If you want more mindset shifts on this, it helps to read about people‑first strategies for startup success, because you are not just building apps, you are building habits as a founder.
Lessons Learned From Growing Hyper‑Niche Apps To $120K/Year
Looking back, the big wins did not come from one clever feature. They came from a few simple mindset shifts.
Why Caring Deeply About The Problem Matters More Than Skill
Building apps is hard. Servers break, reviews sting, and Apple rejections always show up at the worst time.
If you do not care about the problem, you will give up when things get boring or painful. But when you actually enjoy the niche, you keep going. You polish the small details. You rewrite copy so it is clearer. You fix bugs nobody even reported yet.
That extra care shows up in reviews, retention, and word of mouth. Users feel when a product is built by someone who truly cares.

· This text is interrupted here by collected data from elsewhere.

===== config.mk =====
export PLATFORM = sky130hd
export DESIGN_NAME = das_register_map
export DESIGN_NICKNAME = d
export VERILOG_FILES = /design/src/verilog/das_regs_pkg.sv /design/src/verilog/result_queue.sv /design/src/verilog/das_register_map.sv
export SDC_FILE = /design/constraint.sdc
export NUM_CORES = 1
export LEC_CHECK = 0
export BUFFER_PORTS_ARGS = -buffer_cell sky130_fd_sc_hd__buf_2
export CORE_ASPECT_RATIO = 1.5
export CORE_UTILIZATION = 35
export CTS_CLUSTER_DIAMETER = 60
export DETAILED_ROUTE_END_ITERATION = 16
export SLEW_MARGIN = 30
export SYNTH_ARGS = -nofsm -noshare
export SYNTH_HDL_FRONTEND = slang
export SYNTH_HIERARCHICAL = 1
export SYNTH_SLANG_ARGS = --single-unit

===== constraint.sdc =====
create_clock -name clk_sys_i -period 3.7 [get_ports clk_sys_i]
set_input_delay 0.185 -clock clk_sys_i [delete_from_list [all_inputs] [get_ports clk_sys_i]]
set_output_delay 0.185 -clock clk_sys_i [all_outputs]
set_load 0.05 [all_outputs]

===== src/verilog/das_regs_pkg.sv =====
package das_regs_pkg;
    localparam int DATA_W = 16;
    localparam int ADDR_W = 4;
    localparam int NUM_INSTR = 8;
    localparam int INDEX_W = 3;
    localparam int QUEUE_DEPTH = 32;
    localparam int QUEUE_PTR_W = 5;
    localparam int QUEUE_CNT_W = 6;

    // register addresses
    localparam logic [3:0] ADDR_RAM_LAST = 4'h7;
    localparam logic [3:0] ADDR_CONFIG = 4'h8;
    localparam logic [3:0] ADDR_INT_ENABLE = 4'h9;
    localparam logic [3:0] ADDR_INT_STATUS = 4'ha;
    localparam logic [3:0] ADDR_TIMER = 4'hb;
    localparam logic [3:0] ADDR_QUEUE = 4'hc;
    localparam logic [3:0] ADDR_LIMIT_STATUS = 4'hd;

    // configuration_control fields
    localparam int CFG_START = 0;
    localparam int CFG_RESET = 1;
    localparam int CFG_AUTOZERO = 2;
    localparam int CFG_FULLCAL = 3;
    localparam int CFG_STANDBY = 4;
    localparam int CFG_RP_LO = 8;
    localparam int CFG_RP_HI = 9;
    localparam logic [15:0] CFG_STORED_MASK = 16'h0ff1;
    localparam logic [15:0] CONFIG_RESET_VAL = 16'h0000;

    // ram_section_pointer codes
    localparam logic [1:0] SECT_INSTR = 2'h0;
    localparam logic [1:0] SECT_LIMIT1 = 2'h1;
    localparam logic [1:0] SECT_LIMIT2 = 2'h2;

    // interrupt_enable fields
    localparam logic [15:0] IE_SRC_MASK = 16'h00bf;
    localparam int IE_INSTR_LO = 8;
    localparam int IE_INSTR_HI = 10;
    localparam int IE_COUNT_LO = 11;
    localparam int IE_COUNT_HI = 15;
    localparam logic [15:0] IE_RESET_VAL = 16'h0000;

    // interrupt source bit positions
    localparam int INT_WATCHDOG = 0;
    localparam int INT_INSTR = 1;
    localparam int INT_COUNT = 2;
    localparam int INT_AUTOZERO = 3;
    localparam int INT_FULLCAL = 4;
    localparam int INT_PAUSE = 5;
    localparam int INT_STANDBY = 7;

    localparam logic [15:0] TIMER_RESET_VAL = 16'h0000;

    // instruction section fields
    localparam int FLD_LOOP = 0;
    localparam int FLD_PAUSE = 1;
    localparam int FLD_MUXP_LO = 2;
    localparam int FLD_MUXP_HI = 4;
    localparam int FLD_MUXN_LO = 5;
    localparam int FLD_MUXN_HI = 7;
    localparam int FLD_SYNC = 8;
    localparam int FLD_TIMER = 9;
    localparam int FLD_RES8 = 10;
    localparam int FLD_WATCHDOG = 11;
    localparam int FLD_ACQ_LO = 12;
    localparam int FLD_ACQ_HI = 15;

    // limit section fields
    localparam int LIM_VALUE_HI = 7;
    localparam int LIM_SIGN = 8;
    localparam int LIM_DIR = 9;
endpackage : das_regs_pkg


===== src/verilog/result_queue.sv =====
`timescale 1ns/1ns
module result_queue
    import das_regs_pkg::*;
(
    input wire logic clk_sys_i,
    input wire logic rst_n_i,
    input wire logic clear_i,
    input wire logic push_i,
    input wire logic [DATA_W-1:0] push_data_i,
    input wire logic pop_i,
    output logic [DATA_W-1:0] head_o,
    output logic [QUEUE_CNT_W-1:0] fill_o
);
    logic [DATA_W-1:0] mem_reg [QUEUE_DEPTH];
    logic [QUEUE_PTR_W-1:0] wr_ptr_reg;
    logic [QUEUE_PTR_W-1:0] rd_ptr_reg;
    logic [QUEUE_CNT_W-1:0] fill_reg;
    logic do_push;
    logic do_pop;

    // a full queue drops new results; an empty one ignores pops
    assign do_push = push_i && (fill_reg != QUEUE_CNT_W'(QUEUE_DEPTH));
    assign do_pop = pop_i && (fill_reg != '0);
    assign head_o = (fill_reg != '0) ? mem_reg[rd_ptr_reg] : '0;
    assign fill_o = fill_reg;

    always_ff @(posedge clk_sys_i) begin
        if (do_push) begin
            mem_reg[wr_ptr_reg] <= push_data_i;
        end
    end

    always_ff @(posedge clk_sys_i or negedge rst_n_i) begin
        if (!rst_n_i) begin
            wr_ptr_reg <= '0;
            rd_ptr_reg <= '0;
            fill_reg <= '0;
        end else if (clear_i) begin
            wr_ptr_reg <= '0;
            rd_ptr_reg <= '0;
            fill_reg <= '0;
        end else begin
            if (do_push) begin
                wr_ptr_reg <= wr_ptr_reg + 1'b1;
            end
            if (do_pop) begin
                rd_ptr_reg <= rd_ptr_reg + 1'b1;
            end
            if (do_push && !do_pop) begin
                fill_reg <= fill_reg + 1'b1;
            end else if (do_pop && !do_push) begin
                fill_reg <= fill_reg - 1'b1;
            end
        end
    end
endmodule : result_queue


===== src/verilog/das_register_map.sv =====
// Overview of operation
// - configuration writes start/stop, reset, standby, calibrate and pick the RAM section
// - enable register gates up to seven interrupt sources onto the request output
// - enable register count field raises data-ready once the queue holds that many
// - enable register index field raises an interrupt when the sequencer reaches it
// - interrupt status and limit status are read only and report causes
// - status bits set on their condition regardless of the enable bits
// - timer value is applied as a delay only for instructions with timer bit set
// - decode the 4-bit address into configuration, enable, status, timer, limits
// - conversion queue is read only, all 32 entries through address 1100
// - eight 48-bit instructions in three separately accessible 16-bit sections
// - instruction words at addresses 0000 to 0111, any access order
// - section pointer in configuration bits 9:8 selects instruction, limit one, two
// - instruction section holds channel, resolution, watchdog, timer, sync, pause, loop
// - limit-one section holds value, sign and above/below direction
// - limit-two section holds value, sign and above/below direction
// - every register is readable, and writable where allowed, over the register port
`timescale 1ns/1ns
module das_register_map
    import das_regs_pkg::*;
(
    input wire logic clk_sys_i,
    input wire logic rst_n_i,
    input wire logic [ADDR_W-1:0] reg_addr_i,
    input wire logic reg_wr_i,
    input wire logic reg_rd_i,
    input wire logic [DATA_W-1:0] reg_wdata_i,
    output logic [DATA_W-1:0] reg_rdata_o,
    output logic reg_rvalid_o,
    input wire logic conv_valid_i,
    input wire logic [DATA_W-1:0] conv_data_i,
    input wire logic seq_arrive_i,
    input wire logic [INDEX_W-1:0] seq_index_i,
    input wire logic limit_hit_i,
    input wire logic limit_sel_i,
    input wire logic [INDEX_W-1:0] limit_index_i,
    input wire logic autozero_done_i,
    input wire logic fullcal_done_i,
    input wire logic pause_hit_i,
    input wire logic standby_done_i,
    input wire logic [INDEX_W-1:0] fetch_index_i,
    output logic seq_start_o,
    output logic soft_reset_o,
    output logic autozero_cal_o,
    output logic full_cal_o,
    output logic standby_o,
    output logic [DATA_W-1:0] config_o,
    output logic int_request_o,
    output logic [DATA_W-1:0] step_delay_o,
    output logic instr_loop_o,
    output logic instr_pause_o,
    output logic [2:0] instr_mux_pos_o,
    output logic [2:0] instr_mux_neg_o,
    output logic instr_sync_o,
    output logic instr_timer_o,
    output logic instr_res8_o,
    output logic instr_watchdog_o,
    output logic [3:0] instr_acq_o,
    output logic [7:0] limit1_value_o,
    output logic limit1_sign_o,
    output logic limit1_above_o,
    output logic [7:0] limit2_value_o,
    output logic limit2_sign_o,
    output logic limit2_above_o
);
    logic [DATA_W-1:0] instr_sect_reg [NUM_INSTR];
    logic [DATA_W-1:0] limit1_sect_reg [NUM_INSTR];
    logic [DATA_W-1:0] limit2_sect_reg [NUM_INSTR];
    logic [DATA_W-1:0] config_reg;
    logic [DATA_W-1:0] int_enable_reg;
    logic [DATA_W-1:0] int_status_reg;
    logic [DATA_W-1:0] int_status_next;
    logic [DATA_W-1:0] timer_reg;
    logic [DATA_W-1:0] limit_status_reg;
    logic [DATA_W-1:0] limit_status_next;
    logic [DATA_W-1:0] rdata_next;
    logic [DATA_W-1:0] queue_head;
    logic [QUEUE_CNT_W-1:0] queue_fill;
    logic [1:0] section_ptr;
    logic [4:0] count_thresh;
    logic [INDEX_W-1:0] instr_addr;
    logic is_ram;
    logic wr_ram;
    logic wr_config;
    logic soft_reset_req;
    logic queue_pop;
    logic count_hit;
    logic [DATA_W-1:0] events;
    logic [DATA_W-1:0] fetched_instr;

    // RAM words sit at 0000-0111; address bit 3 marks the register block
    assign is_ram = (reg_addr_i <= ADDR_RAM_LAST);
    assign instr_addr = reg_addr_i[INDEX_W-1:0];
    assign wr_ram = reg_wr_i && is_ram;
    assign wr_config = reg_wr_i && (reg_addr_i == ADDR_CONFIG);
    assign section_ptr = config_reg[CFG_RP_HI:CFG_RP_LO];
    assign soft_reset_req = wr_config && reg_wdata_i[CFG_RESET];
    assign count_thresh = int_enable_reg[IE_COUNT_HI:IE_COUNT_LO];
    assign queue_pop = reg_rd_i && (reg_addr_i == ADDR_QUEUE);
    assign fetched_instr = instr_sect_reg[fetch_index_i];

    // a threshold of zero stands for a completely full queue
    assign count_hit = (count_thresh == '0) ? (queue_fill == QUEUE_CNT_W'(QUEUE_DEPTH)) :
                       (queue_fill >= {1'b0, count_thresh});

    result_queue u_queue (
        .clk_sys_i(clk_sys_i),
        .rst_n_i(rst_n_i),
        .clear_i(soft_reset_req),
        .push_i(conv_valid_i),
        .push_data_i(conv_data_i),
        .pop_i(queue_pop),
        .head_o(queue_head),
        .fill_o(queue_fill)
    );

    // each section of each instruction is written on its own
    always_ff @(posedge clk_sys_i or negedge rst_n_i) begin
        if (!rst_n_i) begin
            for (int i = 0; i < NUM_INSTR; i++) begin
                instr_sect_reg[i] <= '0;
                limit1_sect_reg[i] <= '0;
                limit2_sect_reg[i] <= '0;
            end
        end else if (wr_ram) begin
            unique case (section_ptr)
                SECT_INSTR: instr_sect_reg[instr_addr] <= reg_wdata_i;
                SECT_LIMIT1: limit1_sect_reg[instr_addr] <= reg_wdata_i;
                SECT_LIMIT2: limit2_sect_reg[instr_addr] <= reg_wdata_i;
                default: ;
            endcase
        end
    end

    // reset and calibration bits act once and read back as zero
    always_ff @(posedge clk_sys_i or negedge rst_n_i) begin
        if (!rst_n_i) begin
            config_reg <= CONFIG_RESET_VAL;
        end else if (wr_config) begin
            config_reg <= reg_wdata_i & CFG_STORED_MASK;
            if (reg_wdata_i[CFG_RESET]) begin
                config_reg[CFG_START] <= 1'b0;
            end
        end else if (pause_hit_i) begin
            config_reg[CFG_START] <= 1'b0;
        end
    end

    always_ff @(posedge clk_sys_i or negedge rst_n_i) begin
        if (!rst_n_i) begin
            soft_reset_o <= 1'b0;
            autozero_cal_o <= 1'b0;
            full_cal_o <= 1'b0;
        end else begin
            soft_reset_o <= soft_reset_req;
            autozero_cal_o <= wr_config && reg_wdata_i[CFG_AUTOZERO];
            full_cal_o <= wr_config && reg_wdata_i[CFG_FULLCAL];
        end
    end

    always_ff @(posedge clk_sys_i or negedge rst_n_i) begin
        if (!rst_n_i) begin
            int_enable_reg <= IE_RESET_VAL;
            timer_reg <= TIMER_RESET_VAL;
        end else if (reg_wr_i) begin
            if (reg_addr_i == ADDR_INT_ENABLE) begin
                int_enable_reg <= reg_wdata_i;
            end
            if (reg_addr_i == ADDR_TIMER) begin
                timer_reg <= reg_wdata_i;
            end
        end
    end

    // conditions set status whatever the enables say
    always_comb begin
        events = '0;
        events[INT_WATCHDOG] = limit_hit_i;
        events[INT_INSTR] = seq_arrive_i &&
                            (seq_index_i == int_enable_reg[IE_INSTR_HI:IE_INSTR_LO]);
        events[INT_COUNT] = count_hit;
        events[INT_AUTOZERO] = autozero_done_i;
        events[INT_FULLCAL] = fullcal_done_i;
        events[INT_PAUSE] = pause_hit_i;
        events[INT_STANDBY] = standby_done_i;
    end

    // reading a status register clears it, but a new event in that cycle wins
    always_comb begin
        int_status_next = int_status_reg;
        if (soft_reset_req || (reg_rd_i && reg_addr_i == ADDR_INT_STATUS)) begin
            int_status_next = '0;
        end
        int_status_next = int_status_next | (events & IE_SRC_MASK);
    end

    always_comb begin
        limit_status_next = limit_status_reg;
        if (soft_reset_req || (reg_rd_i && reg_addr_i == ADDR_LIMIT_STATUS)) begin
            limit_status_next = '0;
        end
        if (limit_hit_i) begin
            limit_status_next[{limit_sel_i, limit_index_i}] = 1'b1;
        end
    end

    // status registers take no write path at all
    always_ff @(posedge clk_sys_i or negedge rst_n_i) begin
        if (!rst_n_i) begin
            int_status_reg <= '0;
            limit_status_reg <= '0;
        end else begin
            int_status_reg <= int_status_next;
            limit_status_reg <= limit_status_next;
        end
    end

    always_ff @(posedge clk_sys_i or negedge rst_n_i) begin
        if (!rst_n_i) begin
            int_request_o <= 1'b0;
        end else begin
            int_request_o <= |(int_status_reg & int_enable_reg & IE_SRC_MASK);
        end
    end

    always_comb begin
        rdata_next = '0;
        if (is_ram) begin
            unique case (section_ptr)
                SECT_INSTR: rdata_next = instr_sect_reg[instr_addr];
                SECT_LIMIT1: rdata_next = limit1_sect_reg[instr_addr];
                SECT_LIMIT2: rdata_next = limit2_sect_reg[instr_addr];
                default: rdata_next = '0;
            endcase
        end else begin
            unique case (reg_addr_i)
                ADDR_CONFIG: rdata_next = config_reg;
                ADDR_INT_ENABLE: rdata_next = int_enable_reg;
                ADDR_INT_STATUS: rdata_next = int_status_reg;
                ADDR_TIMER: rdata_next = timer_reg;
                ADDR_QUEUE: rdata_next = queue_head;
                ADDR_LIMIT_STATUS: rdata_next = limit_status_reg;
                default: rdata_next = '0;
            endcase
        end
    end

    always_ff @(posedge clk_sys_i or negedge rst_n_i) begin
        if (!rst_n_i) begin
            reg_rdata_o <= '0;
            reg_rvalid_o <= 1'b0;
        end else begin
            reg_rvalid_o <= reg_rd_i;
            if (reg_rd_i) begin
                reg_rdata_o <= rdata_next;
            end
        end
    end

    always_ff @(posedge clk_sys_i or negedge rst_n_i) begin
        if (!rst_n_i) begin
            seq_start_o <= 1'b0;
            standby_o <= 1'b0;
            config_o <= CONFIG_RESET_VAL;
        end else begin
            seq_start_o <= config_reg[CFG_START];
            standby_o <= config_reg[CFG_STANDBY];
            config_o <= config_reg;
        end
    end

    // decoded view of the instruction the sequencer is fetching
    always_ff @(posedge clk_sys_i or negedge rst_n_i) begin
        if (!rst_n_i) begin
            instr_loop_o <= 1'b0;
            instr_pause_o <= 1'b0;
            instr_mux_pos_o <= '0;
            instr_mux_neg_o <= '0;
            instr_sync_o <= 1'b0;
            instr_timer_o <= 1'b0;
            instr_res8_o <= 1'b0;
            instr_watchdog_o <= 1'b0;
            instr_acq_o <= '0;
            step_delay_o <= '0;
        end else begin
            instr_loop_o <= fetched_instr[FLD_LOOP];
            instr_pause_o <= fetched_instr[FLD_PAUSE];
            instr_mux_pos_o <= fetched_instr[FLD_MUXP_HI:FLD_MUXP_LO];
            instr_mux_neg_o <= fetched_instr[FLD_MUXN_HI:FLD_MUXN_LO];
            instr_sync_o <= fetched_instr[FLD_SYNC];
            instr_timer_o <= fetched_instr[FLD_TIMER];
            instr_res8_o <= fetched_instr[FLD_RES8];
            instr_watchdog_o <= fetched_instr[FLD_WATCHDOG];
            instr_acq_o <= fetched_instr[FLD_ACQ_HI:FLD_ACQ_LO];
            step_delay_o <= fetched_instr[FLD_TIMER] ? timer_reg : '0;
        end
    end

    always_ff @(posedge clk_sys_i or negedge rst_n_i) begin
        if (!rst_n_i) begin
            limit1_value_o <= '0;
            limit1_sign_o <= 1'b0;
            limit1_above_o <= 1'b0;
            limit2_value_o <= '0;
            limit2_sign_o <= 1'b0;
            limit2_above_o <= 1'b0;
        end else begin
            limit1_value_o <= limit1_sect_reg[fetch_index_i][LIM_VALUE_HI:0];
            limit1_sign_o <= limit1_sect_reg[fetch_index_i][LIM_SIGN];
            limit1_above_o <= limit1_sect_reg[fetch_index_i][LIM_DIR];
            limit2_value_o <= limit2_sect_reg[fetch_index_i][LIM_VALUE_HI:0];
            limit2_sign_o <= limit2_sect_reg[fetch_index_i][LIM_SIGN];
            limit2_above_o <= limit2_sect_reg[fetch_index_i][LIM_DIR];
        end
    end
endmodule : das_register_map


# Word level (Yosys, flattened, before mapping)
# Memories as Yosys holds them, arrays and structs flattened.
# Cells that the tools add are included.
# classes
n_addsub	4
n_lt_le_gt_ge	7
eq_ne	11
muxes	46
bitwise	5
n_reduce_logical	32
# ops
operator	count
128-bit bitwise mux	3
16-bit binary-select mux with 3-bit select	6
16-bit 2-to-1 mux	15
16-bit one-hot mux with 6 select lines	1
16-bit demux with 3-bit select	1
16-bit one-hot mux with 3 select lines	1
10-bit 2-to-1 mux	4
4-bit equality test, second input constant	6
5-bit 2-to-1 mux	4
6-bit 2-to-1 mux	3
16-bit bitwise OR	1
16-bit by 8-bit bitwise OR with 16-bit output	1
1-bit logical AND	15
5-bit by 1-bit adder with 5-bit output, second input constant	2
2-bit AND reduction	5
8-bit bitwise AND	1
4-bit >= comparator, second input constant	2
3-bit inverter with 4-bit output	2
1-bit 2-to-1 mux	7
7-bit OR reduction	1
6-bit by 1-bit adder with 6-bit output, second input constant	1
6-bit equality test, second input constant	1
6-bit by 5-bit >= comparator with 1-bit output	1
6-bit != test, second input constant	1
16 further kinds	20
# totals
regBits	557
ram_bits	512
inputBits	57
output_inout_bits	91
word_cells	164
memories	1
# mem_list
memory	depth	width	rd	rd_ports_with_merged_regs	write_ports	line_no	source
u_queue.mem_reg	32	16	1	0	1	result_queue.sv:14	logic [DATA_W-1:0] mem_reg [QUEUE_DEPTH];

# Logic depth before layout (Yosys ltp)
# Gate-level depths: netlist of the first run.
# depth
word_depth	7
depth_mapped	14
mapped_depth_nobuf	12

# Modules after synthesis
# Netlist of the first run, hierarchy kept.
# modules_own_cells
module	instances	cells_per_inst	area_per_inst_um2	seq_area_each_um2
das_register_map	1	1711	25697.1	13262.7
result_queue	1	1030	20613.5	15775.1

# Least setup slack after synthesis of the first run
# Ideal clock, no wire load.
# synth_timing
path_kind	input-to-reg
startpoint	in reg_addr_i[0]
endpoint	reg u_queue.fill_reg[4], in the netlist u_queue/fill_o[4]
setup_time_ns	0.078
arrival_ns	2.853
required_time_ns	3.622
setup_slack_ns	0.770
path_stages	14
n_path_buf	2
cell_sequence	buf_6 buf_12 nor2_2 and3_1 and2_1 nand2_1 ha_1 inv_1 ha_1 nor2b_1 o21a_1 o21ai_0 or3b_2 a21oi_1
# synth_between
elab_chain_cells	7
word_cells_on_any_way	12
cone_classes	eq/ne (2); mux (2); reduce/logical (8)
# synth_rtl
item	line_no	source
start, declared	das_register_map.sv:24	input wire logic [ADDR_W-1:0] reg_addr_i,
4-bit equality test *	das_register_map.sv:99	assign queue_pop = reg_rd_i && (reg_addr_i == ADDR_QUEUE);
1-bit logical AND *	das_register_map.sv:99	
named net queue_pop	das_register_map.sv:86	logic queue_pop;
1-bit logical AND *	result_queue.sv:23	assign do_pop = pop_i && (fill_reg != '0);
1-bit zero test	result_queue.sv:49	if (do_push && !do_pop) begin
1-bit logical AND	result_queue.sv:49	
6-bit 2-to-1 mux	result_queue.sv:49	
6-bit 2-to-1 mux	result_queue.sv:38	end else if (clear_i) begin
end signal, assigned	result_queue.sv:50	fill_reg <= fill_reg + 1'b1;
end signal, assigned	result_queue.sv:52	fill_reg <= fill_reg - 1'b1;
end, declared	result_queue.sv:17	logic [QUEUE_CNT_W-1:0] fill_reg;
# Mark *: on every way through the listed nets, which the timed path passes. The rest lies on a longest branch.
# A chain may end at the register's enable or synchronous reset.

# Worst setup path after layout of the first run
# layout_timing
startpoint	reg u_queue.rd_ptr_reg[0]
endpoint	reg reg_rdata_o[1]
# layout_between
elab_chain_cells	4
# layout_rtl
item	line_no	source
start, declared	result_queue.sv:16	logic [QUEUE_PTR_W-1:0] rd_ptr_reg;
start signal, assigned	result_queue.sv:47	rd_ptr_reg <= rd_ptr_reg + 1'b1;
memory read 32 x 16 bit	n/a	
16-bit 2-to-1 mux	result_queue.sv:24	assign head_o = (fill_reg != '0) ? mem_reg[rd_ptr_reg] : '0;
named net queue_head[1]	das_register_map.sv:77	logic [DATA_W-1:0] queue_head;
16-bit one-hot mux with 6 select lines	das_register_map.sv:236	unique case (reg_addr_i)
16-bit 2-to-1 mux	das_register_map.sv:228	if (is_ram) begin
end signal, assigned	das_register_map.sv:255	reg_rdata_o <= rdata_next;
end, declared	das_register_map.sv:28	output logic [DATA_W-1:0] reg_rdata_o,
# The timed path passes the listed nets, and every way through them passes these cells.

How Tiny Details Compound Into Big Revenue
The 8 percent free‑to‑paid conversion and strong 30‑day retention did not appear on day one. They came from months of small tweaks:
- Shorter onboarding
- Clearer paywall copy
- Faster support replies
- Cleaner charts and dashboards
Each change moves a metric a little. Over a year, those little lifts compound into real money.
Think of your startup like a fitness plan. One workout does nothing. Hundreds, stacked over time, change your body.
Why You Should Start With One App, But Think Like A Portfolio
If you try to design a whole portfolio on day one, you will freeze. Start with one sharp app that solves one problem.
At the same time, hold a quiet, long‑term idea in your head: “I am building many small tools for one audience.”
That mindset will:
- Help you say no to random, off‑brand ideas
- Make each release easier, because patterns repeat
- Turn every user into a potential customer for future products
You do not need three or four apps this year. You only need your first rep and the promise to keep going.
Conclusion
A handful of small, hyper‑niche wellness apps, all born from personal problems, turned into a calm, profit‑first startup making around $120K per year. No big team, no huge launch, just focused tools, shared users, and many quiet iterations.
You can follow the same path. Pick one passion, find one sharp problem inside it, and ship a tiny app that solves that problem for real people. When that works, ship another.
If you have an idea buzzing in your head right now, treat this as your nudge. Start this week, while the energy is fresh, and take your first rep toward your own hyper‑niche app portfolio.